▶ [Exercise brief]:
Using the listing below, retype exactly the lines starting at the one with "Viols: 0 (unchanged)" and ending at the one with "178 (was 173)", and include both.
────
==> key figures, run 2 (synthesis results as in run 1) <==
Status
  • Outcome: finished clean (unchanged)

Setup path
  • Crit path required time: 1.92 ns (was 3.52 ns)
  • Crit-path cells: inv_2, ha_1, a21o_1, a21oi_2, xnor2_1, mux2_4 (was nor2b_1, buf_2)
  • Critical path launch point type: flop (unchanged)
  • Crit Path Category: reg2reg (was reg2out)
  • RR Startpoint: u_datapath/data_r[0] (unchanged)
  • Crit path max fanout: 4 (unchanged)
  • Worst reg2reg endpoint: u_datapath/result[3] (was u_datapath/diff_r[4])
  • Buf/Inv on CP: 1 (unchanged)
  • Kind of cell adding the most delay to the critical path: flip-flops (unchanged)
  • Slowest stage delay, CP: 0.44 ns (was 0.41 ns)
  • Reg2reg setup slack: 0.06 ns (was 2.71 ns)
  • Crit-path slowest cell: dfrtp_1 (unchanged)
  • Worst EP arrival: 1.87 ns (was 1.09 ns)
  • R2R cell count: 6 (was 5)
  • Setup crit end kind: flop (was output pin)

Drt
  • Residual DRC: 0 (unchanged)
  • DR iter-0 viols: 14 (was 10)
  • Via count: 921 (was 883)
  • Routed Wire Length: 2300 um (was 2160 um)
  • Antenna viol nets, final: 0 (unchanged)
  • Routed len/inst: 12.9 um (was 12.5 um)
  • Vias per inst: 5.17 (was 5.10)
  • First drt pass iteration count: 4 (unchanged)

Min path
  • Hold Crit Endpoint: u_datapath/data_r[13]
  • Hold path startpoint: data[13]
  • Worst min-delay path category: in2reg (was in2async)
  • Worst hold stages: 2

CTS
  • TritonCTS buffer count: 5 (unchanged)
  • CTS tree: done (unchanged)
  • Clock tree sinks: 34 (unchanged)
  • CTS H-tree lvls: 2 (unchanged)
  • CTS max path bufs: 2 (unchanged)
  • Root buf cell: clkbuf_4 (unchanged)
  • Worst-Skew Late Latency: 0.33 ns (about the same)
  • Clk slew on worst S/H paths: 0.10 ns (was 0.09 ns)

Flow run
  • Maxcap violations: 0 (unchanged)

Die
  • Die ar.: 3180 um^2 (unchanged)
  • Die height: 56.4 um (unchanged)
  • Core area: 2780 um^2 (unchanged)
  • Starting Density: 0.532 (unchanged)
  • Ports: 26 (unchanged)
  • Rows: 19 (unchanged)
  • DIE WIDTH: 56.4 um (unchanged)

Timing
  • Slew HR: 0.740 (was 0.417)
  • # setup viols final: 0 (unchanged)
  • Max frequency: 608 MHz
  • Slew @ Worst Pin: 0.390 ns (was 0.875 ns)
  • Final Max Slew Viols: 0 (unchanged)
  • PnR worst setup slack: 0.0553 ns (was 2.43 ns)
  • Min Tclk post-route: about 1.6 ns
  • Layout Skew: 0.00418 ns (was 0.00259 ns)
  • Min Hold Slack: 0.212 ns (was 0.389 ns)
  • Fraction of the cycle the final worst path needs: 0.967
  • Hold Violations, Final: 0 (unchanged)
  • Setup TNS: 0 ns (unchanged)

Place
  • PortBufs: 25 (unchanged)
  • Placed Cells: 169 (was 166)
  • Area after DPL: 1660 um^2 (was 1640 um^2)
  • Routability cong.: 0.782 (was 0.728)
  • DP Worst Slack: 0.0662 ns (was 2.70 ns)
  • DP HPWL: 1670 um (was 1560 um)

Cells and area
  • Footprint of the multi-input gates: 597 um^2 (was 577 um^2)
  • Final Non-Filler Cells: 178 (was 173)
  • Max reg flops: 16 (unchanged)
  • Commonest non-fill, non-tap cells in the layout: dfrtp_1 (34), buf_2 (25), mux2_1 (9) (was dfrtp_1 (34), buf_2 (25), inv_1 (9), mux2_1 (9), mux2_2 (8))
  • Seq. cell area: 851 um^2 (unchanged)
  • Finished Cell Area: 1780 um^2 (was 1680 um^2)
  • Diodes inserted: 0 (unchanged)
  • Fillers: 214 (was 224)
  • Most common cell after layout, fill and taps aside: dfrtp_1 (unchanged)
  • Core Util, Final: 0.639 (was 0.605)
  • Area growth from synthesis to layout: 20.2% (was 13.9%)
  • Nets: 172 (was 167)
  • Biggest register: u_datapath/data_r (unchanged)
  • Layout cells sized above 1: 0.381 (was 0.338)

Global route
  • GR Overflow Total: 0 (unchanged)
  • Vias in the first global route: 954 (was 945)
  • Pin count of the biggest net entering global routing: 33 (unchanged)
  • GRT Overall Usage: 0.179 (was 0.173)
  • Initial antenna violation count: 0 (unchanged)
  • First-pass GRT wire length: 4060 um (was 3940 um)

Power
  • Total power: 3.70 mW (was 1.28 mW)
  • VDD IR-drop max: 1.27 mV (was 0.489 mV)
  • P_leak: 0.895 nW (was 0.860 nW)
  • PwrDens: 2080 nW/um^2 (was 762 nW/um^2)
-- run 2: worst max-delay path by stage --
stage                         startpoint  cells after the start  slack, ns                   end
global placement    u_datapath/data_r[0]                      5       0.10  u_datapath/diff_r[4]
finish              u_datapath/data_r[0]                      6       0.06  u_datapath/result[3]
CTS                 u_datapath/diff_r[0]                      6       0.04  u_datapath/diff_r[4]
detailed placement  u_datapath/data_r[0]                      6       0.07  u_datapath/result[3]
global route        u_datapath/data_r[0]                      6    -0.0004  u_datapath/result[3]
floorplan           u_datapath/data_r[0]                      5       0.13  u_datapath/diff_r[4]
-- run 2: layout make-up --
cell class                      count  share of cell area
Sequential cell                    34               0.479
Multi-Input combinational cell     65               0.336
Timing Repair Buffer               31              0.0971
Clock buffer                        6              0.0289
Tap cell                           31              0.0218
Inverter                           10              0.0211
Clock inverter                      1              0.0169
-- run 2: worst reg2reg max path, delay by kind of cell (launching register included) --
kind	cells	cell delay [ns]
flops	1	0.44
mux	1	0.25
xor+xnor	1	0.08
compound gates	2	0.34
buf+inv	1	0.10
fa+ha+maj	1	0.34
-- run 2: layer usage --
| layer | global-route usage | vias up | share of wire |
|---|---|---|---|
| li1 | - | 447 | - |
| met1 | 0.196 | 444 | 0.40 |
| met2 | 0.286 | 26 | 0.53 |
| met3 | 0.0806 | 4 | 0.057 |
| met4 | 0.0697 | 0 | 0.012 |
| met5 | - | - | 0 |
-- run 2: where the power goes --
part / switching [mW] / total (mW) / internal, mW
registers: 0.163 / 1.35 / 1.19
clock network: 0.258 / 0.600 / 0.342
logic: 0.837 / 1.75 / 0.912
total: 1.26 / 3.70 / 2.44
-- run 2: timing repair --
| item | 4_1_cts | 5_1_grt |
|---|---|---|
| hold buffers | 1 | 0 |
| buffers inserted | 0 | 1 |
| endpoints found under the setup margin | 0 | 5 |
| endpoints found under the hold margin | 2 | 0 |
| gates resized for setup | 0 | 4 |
────
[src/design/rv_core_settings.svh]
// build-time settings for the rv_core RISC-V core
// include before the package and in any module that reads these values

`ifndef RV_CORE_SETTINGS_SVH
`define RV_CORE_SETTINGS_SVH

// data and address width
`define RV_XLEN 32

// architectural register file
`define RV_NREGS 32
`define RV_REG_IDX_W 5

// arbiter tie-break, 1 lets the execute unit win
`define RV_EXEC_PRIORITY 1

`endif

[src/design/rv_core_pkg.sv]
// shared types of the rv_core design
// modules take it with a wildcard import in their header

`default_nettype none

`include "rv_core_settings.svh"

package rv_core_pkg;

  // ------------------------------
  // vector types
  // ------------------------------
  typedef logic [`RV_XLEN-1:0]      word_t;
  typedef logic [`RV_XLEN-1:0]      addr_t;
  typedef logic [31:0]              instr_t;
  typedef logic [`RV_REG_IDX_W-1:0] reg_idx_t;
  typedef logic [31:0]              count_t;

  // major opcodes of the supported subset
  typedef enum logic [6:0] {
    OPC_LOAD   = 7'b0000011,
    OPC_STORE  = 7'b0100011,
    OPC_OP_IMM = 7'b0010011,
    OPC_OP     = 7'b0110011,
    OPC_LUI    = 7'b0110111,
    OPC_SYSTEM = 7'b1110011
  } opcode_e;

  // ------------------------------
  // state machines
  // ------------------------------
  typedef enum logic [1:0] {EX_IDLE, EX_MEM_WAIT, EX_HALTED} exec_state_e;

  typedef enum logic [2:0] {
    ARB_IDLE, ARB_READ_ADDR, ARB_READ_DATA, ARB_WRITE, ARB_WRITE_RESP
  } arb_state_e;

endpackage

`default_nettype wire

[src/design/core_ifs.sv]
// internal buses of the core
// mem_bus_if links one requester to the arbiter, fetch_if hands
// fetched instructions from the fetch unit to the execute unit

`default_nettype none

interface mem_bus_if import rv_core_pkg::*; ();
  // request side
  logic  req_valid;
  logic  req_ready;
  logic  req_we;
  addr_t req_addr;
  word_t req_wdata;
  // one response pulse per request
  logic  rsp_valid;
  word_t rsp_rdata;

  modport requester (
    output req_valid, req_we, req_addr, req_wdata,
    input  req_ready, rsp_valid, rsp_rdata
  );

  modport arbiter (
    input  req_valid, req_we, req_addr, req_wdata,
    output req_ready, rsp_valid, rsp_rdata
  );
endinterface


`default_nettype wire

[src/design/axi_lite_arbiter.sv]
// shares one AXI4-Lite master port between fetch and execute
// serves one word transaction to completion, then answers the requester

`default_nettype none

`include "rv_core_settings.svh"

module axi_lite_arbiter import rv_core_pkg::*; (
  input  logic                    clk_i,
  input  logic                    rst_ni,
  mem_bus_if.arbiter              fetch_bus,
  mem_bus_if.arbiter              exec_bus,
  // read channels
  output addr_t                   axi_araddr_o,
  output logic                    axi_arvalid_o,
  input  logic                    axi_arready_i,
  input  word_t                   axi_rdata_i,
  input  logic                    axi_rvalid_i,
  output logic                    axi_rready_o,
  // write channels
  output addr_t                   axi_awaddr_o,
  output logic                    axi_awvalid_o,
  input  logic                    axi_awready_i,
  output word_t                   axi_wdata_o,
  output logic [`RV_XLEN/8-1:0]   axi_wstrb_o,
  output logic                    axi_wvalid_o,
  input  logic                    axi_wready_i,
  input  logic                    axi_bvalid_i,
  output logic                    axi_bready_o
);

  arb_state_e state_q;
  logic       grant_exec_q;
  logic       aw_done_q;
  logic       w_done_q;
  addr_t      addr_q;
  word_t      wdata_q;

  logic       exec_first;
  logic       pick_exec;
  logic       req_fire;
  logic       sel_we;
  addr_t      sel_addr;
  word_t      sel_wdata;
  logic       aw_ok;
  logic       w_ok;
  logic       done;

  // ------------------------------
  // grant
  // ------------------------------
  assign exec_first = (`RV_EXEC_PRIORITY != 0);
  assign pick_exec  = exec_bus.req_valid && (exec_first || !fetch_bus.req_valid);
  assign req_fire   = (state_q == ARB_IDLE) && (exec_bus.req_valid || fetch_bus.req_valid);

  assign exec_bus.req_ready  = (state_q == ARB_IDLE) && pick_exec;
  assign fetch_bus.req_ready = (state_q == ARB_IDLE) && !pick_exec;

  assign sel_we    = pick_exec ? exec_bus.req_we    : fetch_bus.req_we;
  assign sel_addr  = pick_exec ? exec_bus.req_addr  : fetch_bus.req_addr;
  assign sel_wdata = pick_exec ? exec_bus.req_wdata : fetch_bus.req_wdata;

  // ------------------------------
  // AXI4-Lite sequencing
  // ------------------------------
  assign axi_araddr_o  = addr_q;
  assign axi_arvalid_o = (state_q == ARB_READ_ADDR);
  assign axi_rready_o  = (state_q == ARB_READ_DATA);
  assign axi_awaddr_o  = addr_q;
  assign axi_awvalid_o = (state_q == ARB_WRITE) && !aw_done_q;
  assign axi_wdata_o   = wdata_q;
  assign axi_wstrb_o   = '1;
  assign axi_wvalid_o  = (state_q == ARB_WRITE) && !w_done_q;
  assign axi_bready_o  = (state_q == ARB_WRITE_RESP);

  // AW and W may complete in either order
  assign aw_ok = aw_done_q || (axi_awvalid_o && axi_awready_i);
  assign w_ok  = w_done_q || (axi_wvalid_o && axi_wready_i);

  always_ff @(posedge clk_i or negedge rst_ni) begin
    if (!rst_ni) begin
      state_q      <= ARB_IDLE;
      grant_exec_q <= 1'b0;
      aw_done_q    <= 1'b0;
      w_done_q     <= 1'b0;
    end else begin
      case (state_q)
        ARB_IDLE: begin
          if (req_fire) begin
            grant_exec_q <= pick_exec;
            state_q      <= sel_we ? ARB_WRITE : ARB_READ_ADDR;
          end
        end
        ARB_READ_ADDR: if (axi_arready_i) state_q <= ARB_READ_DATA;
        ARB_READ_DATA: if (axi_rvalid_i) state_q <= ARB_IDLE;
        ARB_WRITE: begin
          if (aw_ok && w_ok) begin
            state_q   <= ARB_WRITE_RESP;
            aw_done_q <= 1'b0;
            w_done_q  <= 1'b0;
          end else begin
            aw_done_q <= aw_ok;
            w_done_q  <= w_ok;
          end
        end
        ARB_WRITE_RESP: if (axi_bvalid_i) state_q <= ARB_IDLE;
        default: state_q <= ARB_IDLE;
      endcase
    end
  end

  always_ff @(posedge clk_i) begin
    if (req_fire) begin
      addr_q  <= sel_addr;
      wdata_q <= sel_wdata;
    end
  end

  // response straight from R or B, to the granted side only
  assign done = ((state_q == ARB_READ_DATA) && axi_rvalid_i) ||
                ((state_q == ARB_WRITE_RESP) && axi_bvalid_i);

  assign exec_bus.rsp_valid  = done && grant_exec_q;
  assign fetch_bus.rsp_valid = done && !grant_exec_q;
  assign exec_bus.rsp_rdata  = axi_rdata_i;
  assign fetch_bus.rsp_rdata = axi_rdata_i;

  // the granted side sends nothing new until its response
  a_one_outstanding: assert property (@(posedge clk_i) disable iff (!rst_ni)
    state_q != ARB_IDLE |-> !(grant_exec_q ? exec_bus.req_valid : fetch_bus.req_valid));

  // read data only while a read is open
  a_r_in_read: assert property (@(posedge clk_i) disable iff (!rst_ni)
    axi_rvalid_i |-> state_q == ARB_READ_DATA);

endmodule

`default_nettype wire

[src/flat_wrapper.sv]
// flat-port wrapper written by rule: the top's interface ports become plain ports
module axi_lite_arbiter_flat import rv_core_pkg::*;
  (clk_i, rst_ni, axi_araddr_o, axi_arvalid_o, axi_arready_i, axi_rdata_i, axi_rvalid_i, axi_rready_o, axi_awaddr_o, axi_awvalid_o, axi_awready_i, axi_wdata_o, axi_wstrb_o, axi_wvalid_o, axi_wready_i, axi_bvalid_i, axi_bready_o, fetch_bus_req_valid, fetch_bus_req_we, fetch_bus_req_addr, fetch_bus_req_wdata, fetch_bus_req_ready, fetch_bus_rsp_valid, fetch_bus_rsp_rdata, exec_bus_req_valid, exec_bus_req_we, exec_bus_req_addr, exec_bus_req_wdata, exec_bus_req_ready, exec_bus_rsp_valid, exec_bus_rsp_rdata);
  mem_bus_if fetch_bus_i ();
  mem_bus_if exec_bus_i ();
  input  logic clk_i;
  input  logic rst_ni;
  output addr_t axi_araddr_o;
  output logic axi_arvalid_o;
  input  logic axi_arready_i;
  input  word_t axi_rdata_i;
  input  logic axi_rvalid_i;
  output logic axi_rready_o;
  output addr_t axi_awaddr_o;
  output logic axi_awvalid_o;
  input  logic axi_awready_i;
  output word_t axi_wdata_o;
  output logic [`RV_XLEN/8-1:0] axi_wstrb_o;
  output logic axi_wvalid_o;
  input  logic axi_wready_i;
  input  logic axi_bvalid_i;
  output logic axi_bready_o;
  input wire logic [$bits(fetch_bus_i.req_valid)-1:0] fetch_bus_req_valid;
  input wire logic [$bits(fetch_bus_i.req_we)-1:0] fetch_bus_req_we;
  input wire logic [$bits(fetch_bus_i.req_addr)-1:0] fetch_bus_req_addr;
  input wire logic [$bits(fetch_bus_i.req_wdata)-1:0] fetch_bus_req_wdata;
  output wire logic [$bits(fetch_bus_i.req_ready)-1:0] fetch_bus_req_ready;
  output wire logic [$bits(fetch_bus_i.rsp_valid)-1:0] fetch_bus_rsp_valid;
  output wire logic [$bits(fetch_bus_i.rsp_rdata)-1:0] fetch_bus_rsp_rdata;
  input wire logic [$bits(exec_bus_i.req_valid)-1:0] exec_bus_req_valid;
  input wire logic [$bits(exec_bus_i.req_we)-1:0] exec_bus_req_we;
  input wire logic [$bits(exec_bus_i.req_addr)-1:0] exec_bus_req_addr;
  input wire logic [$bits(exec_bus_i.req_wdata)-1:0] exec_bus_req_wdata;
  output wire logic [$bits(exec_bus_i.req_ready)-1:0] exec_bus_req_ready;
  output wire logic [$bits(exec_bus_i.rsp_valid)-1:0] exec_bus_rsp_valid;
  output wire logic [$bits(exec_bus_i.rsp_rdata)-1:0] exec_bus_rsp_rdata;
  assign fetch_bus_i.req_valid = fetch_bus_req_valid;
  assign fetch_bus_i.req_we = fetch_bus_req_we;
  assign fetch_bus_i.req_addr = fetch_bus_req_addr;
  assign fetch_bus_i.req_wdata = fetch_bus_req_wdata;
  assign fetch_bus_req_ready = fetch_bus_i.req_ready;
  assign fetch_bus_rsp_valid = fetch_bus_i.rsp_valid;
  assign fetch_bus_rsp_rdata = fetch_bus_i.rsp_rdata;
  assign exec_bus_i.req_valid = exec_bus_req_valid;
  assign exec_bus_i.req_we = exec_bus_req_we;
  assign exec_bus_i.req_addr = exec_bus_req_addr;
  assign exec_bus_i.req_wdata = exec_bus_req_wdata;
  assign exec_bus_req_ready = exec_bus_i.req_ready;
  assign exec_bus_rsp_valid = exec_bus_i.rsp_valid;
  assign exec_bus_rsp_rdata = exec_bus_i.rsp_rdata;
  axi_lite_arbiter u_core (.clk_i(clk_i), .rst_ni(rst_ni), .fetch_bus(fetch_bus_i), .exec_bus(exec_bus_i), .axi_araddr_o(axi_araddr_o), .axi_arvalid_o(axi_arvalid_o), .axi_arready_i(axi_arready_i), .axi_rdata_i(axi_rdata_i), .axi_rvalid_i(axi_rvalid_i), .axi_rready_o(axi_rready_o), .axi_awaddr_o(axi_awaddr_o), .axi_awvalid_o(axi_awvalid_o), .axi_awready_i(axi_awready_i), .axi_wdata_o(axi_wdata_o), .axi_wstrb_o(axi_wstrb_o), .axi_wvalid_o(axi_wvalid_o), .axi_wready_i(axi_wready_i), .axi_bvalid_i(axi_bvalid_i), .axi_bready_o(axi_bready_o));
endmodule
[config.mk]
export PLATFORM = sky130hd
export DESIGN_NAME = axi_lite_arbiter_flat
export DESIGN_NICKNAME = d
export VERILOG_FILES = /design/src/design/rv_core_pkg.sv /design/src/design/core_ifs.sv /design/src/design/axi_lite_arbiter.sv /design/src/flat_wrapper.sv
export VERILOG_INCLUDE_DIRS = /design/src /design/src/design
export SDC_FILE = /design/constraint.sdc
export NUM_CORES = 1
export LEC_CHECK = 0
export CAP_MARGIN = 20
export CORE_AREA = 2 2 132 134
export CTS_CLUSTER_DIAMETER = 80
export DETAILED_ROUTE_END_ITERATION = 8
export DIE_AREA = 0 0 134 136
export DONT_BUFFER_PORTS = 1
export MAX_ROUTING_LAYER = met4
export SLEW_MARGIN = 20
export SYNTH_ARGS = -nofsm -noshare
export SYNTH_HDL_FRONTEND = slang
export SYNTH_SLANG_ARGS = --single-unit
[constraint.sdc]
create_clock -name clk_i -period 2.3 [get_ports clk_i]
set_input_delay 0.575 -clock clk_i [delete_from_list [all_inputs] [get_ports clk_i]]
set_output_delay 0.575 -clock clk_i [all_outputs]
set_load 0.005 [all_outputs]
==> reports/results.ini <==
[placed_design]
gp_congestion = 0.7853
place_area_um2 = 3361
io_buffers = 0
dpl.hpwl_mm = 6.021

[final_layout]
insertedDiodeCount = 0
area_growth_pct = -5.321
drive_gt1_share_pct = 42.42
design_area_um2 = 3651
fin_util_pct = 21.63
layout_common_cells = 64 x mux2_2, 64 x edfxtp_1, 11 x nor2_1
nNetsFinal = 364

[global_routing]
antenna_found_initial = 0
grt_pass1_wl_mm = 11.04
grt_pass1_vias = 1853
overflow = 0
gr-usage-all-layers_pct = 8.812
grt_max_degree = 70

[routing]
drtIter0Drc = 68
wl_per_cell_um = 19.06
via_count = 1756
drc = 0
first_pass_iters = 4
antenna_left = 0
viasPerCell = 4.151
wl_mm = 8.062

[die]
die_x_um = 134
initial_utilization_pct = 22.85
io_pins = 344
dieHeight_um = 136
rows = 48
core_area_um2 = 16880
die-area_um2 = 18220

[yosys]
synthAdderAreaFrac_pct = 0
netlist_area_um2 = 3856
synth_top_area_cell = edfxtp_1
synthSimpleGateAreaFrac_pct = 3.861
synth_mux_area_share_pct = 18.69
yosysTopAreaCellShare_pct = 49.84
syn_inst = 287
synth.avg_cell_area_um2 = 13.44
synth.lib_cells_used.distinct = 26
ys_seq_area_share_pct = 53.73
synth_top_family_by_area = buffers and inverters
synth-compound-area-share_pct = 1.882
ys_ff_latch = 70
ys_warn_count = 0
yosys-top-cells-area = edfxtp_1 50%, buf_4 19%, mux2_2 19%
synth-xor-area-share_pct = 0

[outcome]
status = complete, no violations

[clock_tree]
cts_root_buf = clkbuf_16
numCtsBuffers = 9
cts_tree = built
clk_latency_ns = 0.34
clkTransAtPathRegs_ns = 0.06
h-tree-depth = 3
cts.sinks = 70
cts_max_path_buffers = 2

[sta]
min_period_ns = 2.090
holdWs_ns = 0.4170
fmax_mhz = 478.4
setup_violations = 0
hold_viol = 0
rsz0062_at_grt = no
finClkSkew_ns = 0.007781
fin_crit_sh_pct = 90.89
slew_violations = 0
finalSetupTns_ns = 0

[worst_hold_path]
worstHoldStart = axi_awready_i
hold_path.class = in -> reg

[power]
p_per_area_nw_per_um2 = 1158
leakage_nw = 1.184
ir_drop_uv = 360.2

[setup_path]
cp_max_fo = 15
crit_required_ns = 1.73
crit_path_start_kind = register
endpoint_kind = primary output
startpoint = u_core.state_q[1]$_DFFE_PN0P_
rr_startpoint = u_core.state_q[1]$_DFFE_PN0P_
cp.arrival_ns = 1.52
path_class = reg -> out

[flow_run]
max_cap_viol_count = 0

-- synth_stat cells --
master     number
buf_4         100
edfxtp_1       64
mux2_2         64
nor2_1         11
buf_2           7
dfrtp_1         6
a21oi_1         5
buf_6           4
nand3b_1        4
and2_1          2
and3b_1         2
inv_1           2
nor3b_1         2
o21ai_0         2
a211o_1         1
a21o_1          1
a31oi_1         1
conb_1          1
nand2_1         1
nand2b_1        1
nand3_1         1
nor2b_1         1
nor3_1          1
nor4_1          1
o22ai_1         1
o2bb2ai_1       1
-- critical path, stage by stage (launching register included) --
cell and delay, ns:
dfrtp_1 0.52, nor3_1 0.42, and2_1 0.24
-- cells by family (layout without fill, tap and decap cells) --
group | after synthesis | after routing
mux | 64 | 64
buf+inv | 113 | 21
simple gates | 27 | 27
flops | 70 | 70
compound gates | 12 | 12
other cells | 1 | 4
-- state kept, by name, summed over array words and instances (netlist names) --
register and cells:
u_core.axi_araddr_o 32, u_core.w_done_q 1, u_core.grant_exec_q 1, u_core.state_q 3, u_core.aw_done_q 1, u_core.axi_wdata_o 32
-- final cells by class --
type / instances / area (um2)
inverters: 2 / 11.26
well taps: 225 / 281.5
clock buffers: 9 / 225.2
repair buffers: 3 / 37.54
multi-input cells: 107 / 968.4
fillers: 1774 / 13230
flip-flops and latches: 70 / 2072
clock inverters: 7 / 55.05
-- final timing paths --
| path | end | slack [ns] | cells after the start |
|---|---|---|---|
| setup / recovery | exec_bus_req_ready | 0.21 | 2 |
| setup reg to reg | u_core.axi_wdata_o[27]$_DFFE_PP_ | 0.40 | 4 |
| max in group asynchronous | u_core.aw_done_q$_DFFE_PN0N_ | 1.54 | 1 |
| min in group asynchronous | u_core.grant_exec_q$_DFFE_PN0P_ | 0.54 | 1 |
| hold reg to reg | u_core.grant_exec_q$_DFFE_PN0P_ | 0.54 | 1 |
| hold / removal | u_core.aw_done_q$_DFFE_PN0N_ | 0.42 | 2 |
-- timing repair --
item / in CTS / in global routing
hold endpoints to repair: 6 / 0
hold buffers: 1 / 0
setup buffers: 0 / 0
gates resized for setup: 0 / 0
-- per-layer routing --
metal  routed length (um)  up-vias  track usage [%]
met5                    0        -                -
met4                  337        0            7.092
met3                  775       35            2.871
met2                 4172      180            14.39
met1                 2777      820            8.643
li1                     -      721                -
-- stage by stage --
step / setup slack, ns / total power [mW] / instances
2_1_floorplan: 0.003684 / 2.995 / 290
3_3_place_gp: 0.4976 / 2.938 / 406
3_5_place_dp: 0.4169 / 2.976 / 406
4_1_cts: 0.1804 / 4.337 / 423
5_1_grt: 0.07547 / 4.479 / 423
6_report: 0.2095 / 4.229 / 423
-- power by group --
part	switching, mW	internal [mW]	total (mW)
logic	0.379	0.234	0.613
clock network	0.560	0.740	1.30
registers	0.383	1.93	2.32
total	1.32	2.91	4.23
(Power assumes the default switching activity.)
────
▶ [Finished task]:
  • Final Max Slew Viols: 0 (unchanged)
  • PnR worst setup slack: 0.0553 ns (was 2.43 ns)
  • Min Tclk post-route: about 1.6 ns
  • Layout Skew: 0.00418 ns (was 0.00259 ns)
  • Min Hold Slack: 0.212 ns (was 0.389 ns)
  • Fraction of the cycle the final worst path needs: 0.967
  • Hold Violations, Final: 0 (unchanged)
  • Setup TNS: 0 ns (unchanged)

Place
  • PortBufs: 25 (unchanged)
  • Placed Cells: 169 (was 166)
  • Area after DPL: 1660 um^2 (was 1640 um^2)
  • Routability cong.: 0.782 (was 0.728)
  • DP Worst Slack: 0.0662 ns (was 2.70 ns)
  • DP HPWL: 1670 um (was 1560 um)

Cells and area
  • Footprint of the multi-input gates: 597 um^2 (was 577 um^2)
  • Final Non-Filler Cells: 178 (was 173)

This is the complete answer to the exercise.